No one in the Treasury informed the tax-writing committees of Congress about this move, which could reduce revenue by tens of billions of dollars. Legislators learned about the notice only days later.

DeSouza, the Treasury spokesman, said Congress is not normally consulted about administrative guidance.

Sen. Charles E. Grassley (R-Iowa), ranking member on the Finance Committee, was particularly outraged and had his staff push for an explanation from the Bush administration, according to congressional aides.

In an off-the-record conference call on Oct. 7, nearly a dozen Capitol Hill staffers demanded answers from Solomon for about an hour. Several of the participants left the call even more convinced that the administration had overstepped its authority, according to people familiar with the conversation.

But lawmakers worried about discussing their concerns publicly. The staff of Sen. Max Baucus (D-Mont.), chairman of the Finance Committee, had asked that the entire conference call be kept secret, according to a person with knowledge of the call.

“We’re all nervous about saying that this was illegal because of our fears about the marketplace,” said one congressional aide, who like others spoke on condition of anonymity because of the sensitivity of the matter. “To the extent we want to try to publicly stop this, we’re going to be gumming up some important deals.”

Grassley and Sen. Charles E. Schumer (D-N.Y.) have publicly expressed concerns about the notice but have so far avoided saying that it is illegal. “Congress wants to help,” Grassley said. “We also have a responsibility to make sure power isn’t abused and that the sensibilities of Main Street aren’t left in the dust as Treasury works to inject remedies into the financial system.”
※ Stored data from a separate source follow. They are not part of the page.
File: src/rtl/pm_state_ctrl.sv
module pm_state_ctrl #(
  parameter int DATA_W = 16,
  parameter int CMD_W  = 3
) (
  input  logic              clk,
  input  logic              rst_n,
  input  logic              cfg_wr,
  input  logic              cfg_rd,
  input  logic              cfg_addr,
  input  logic [DATA_W-1:0] cfg_wdata,
  output logic [DATA_W-1:0] cfg_rdata,
  input  logic              strap_d1_ok,
  input  logic              strap_d2_ok,
  input  logic              strap_keep_ctx,
  output logic [2:0]        dstate,
  output logic              l1_req,
  output logic              soft_rst
);
  localparam int WAKE_BIT = 8;
  localparam logic [1:0] ST_D0 = 2'd0, ST_D1 = 2'd1, ST_D2 = 2'd2, ST_D3 = 2'd3;

  logic [1:0]       ps;
  logic [CMD_W-1:0] cmd;
  logic             wake_en;

  logic       wr_pm, wr_cmd, supported, legal, accept, entry, do_srst;
  logic [1:0] tgt;

  assign tgt       = cfg_wdata[1:0];
  assign wr_pm     = cfg_wr && (cfg_addr == 1'b0);
  assign wr_cmd    = cfg_wr && (cfg_addr == 1'b1);
  assign supported = !((tgt == ST_D1) && !strap_d1_ok) && !((tgt == ST_D2) && !strap_d2_ok);
  assign legal     = supported && ((tgt == ST_D0) || (tgt >= ps));
  assign accept    = wr_pm && legal;
  assign entry     = accept && (tgt != ST_D0) && (tgt != ps);
  assign do_srst   = accept && (ps == ST_D3) && (tgt == ST_D0) && !strap_keep_ctx;

  logic unused_wdata;
  assign unused_wdata = ^{cfg_wdata[DATA_W-1:WAKE_BIT+1], cfg_wdata[WAKE_BIT-1:2]};

  always_ff @(posedge clk) begin
    if (!rst_n) begin
      ps       <= ST_D0;
      cmd      <= '0;
      wake_en  <= 1'b0;
      l1_req   <= 1'b0;
      soft_rst <= 1'b0;
    end else begin
      soft_rst <= do_srst;
      if (wr_pm) wake_en <= cfg_wdata[WAKE_BIT];
      if (accept) ps <= tgt;
      if (do_srst) cmd <= '0;
      else if (wr_cmd) cmd <= cfg_wdata[CMD_W-1:0];
      if (entry) l1_req <= 1'b1;
      else if (cfg_wr || cfg_rd) l1_req <= 1'b0;
    end
  end

  always_comb begin
    cfg_rdata = '0;
    if (cfg_addr == 1'b0) begin
      cfg_rdata[1:0]      = ps;
      cfg_rdata[2]        = strap_keep_ctx;
      cfg_rdata[WAKE_BIT] = wake_en;
    end else begin
      cfg_rdata[CMD_W-1:0] = cmd;
    end
  end

  assign dstate = (ps == ST_D0) ? {2'b00, |cmd} : {1'b0, ps} + 3'd1;

  AST_NO_UNSUP_D1: assert property (@(posedge clk) disable iff (!rst_n)
    !strap_d1_ok |-> ps != ST_D1);
  AST_NO_UNSUP_D2: assert property (@(posedge clk) disable iff (!rst_n)
    !strap_d2_ok |-> ps != ST_D2);
  AST_NO_DEMOTE: assert property (@(posedge clk) disable iff (!rst_n)
    (ps != $past(ps) && ps != ST_D0) |-> ps > $past(ps));
  AST_L1_ON_ENTRY: assert property (@(posedge clk) disable iff (!rst_n)
    (ps != $past(ps) && ps != ST_D0) |-> l1_req);
  AST_SRST_ONE_CYCLE: assert property (@(posedge clk) disable iff (!rst_n)
    soft_rst |=> !soft_rst);
  AST_SRST_FROM_D3: assert property (@(posedge clk) disable iff (!rst_n)
    soft_rst |-> (ps == ST_D0 && $past(ps) == ST_D3 && cmd == '0));
  AST_KEEP_NO_SRST: assert property (@(posedge clk) disable iff (!rst_n)
    strap_keep_ctx |-> !soft_rst);
endmodule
Carol Guthrie, spokeswoman for the Democrats on the Finance Committee, said it is in frequent contact with the Treasury about the financial rescue efforts, including how it exercises authority over tax policy.

Lawmakers are considering legislation to undo the change. According to tax attorneys, no one would have legal standing to file a lawsuit challenging the Treasury notice, so only Congress or Treasury could reverse it. Such action could undo the notice going forward or make it clear that it was never legal, a move that experts say would be unlikely.

But several aides said they were still torn between their belief that the change is illegal and fear of further destabilizing the economy.

“None of us wants to be blamed for ruining these mergers and creating a new Great Depression,” one said.

Some legal experts said these under-the-radar objections mirror the objections to the congressional resolution authorizing the war in Iraq.

“It’s just like after September 11. Back then no one wanted to be seen as not patriotic, and now no one wants to be seen as not doing all they can to save the financial system,” said Lee A. Sheppard, a tax attorney who is a contributing editor at the trade publication Tax Analysts. “We’re left now with congressional Democrats that have spines like overcooked spaghetti. So who is going to stop the Treasury secretary from doing whatever he wants?”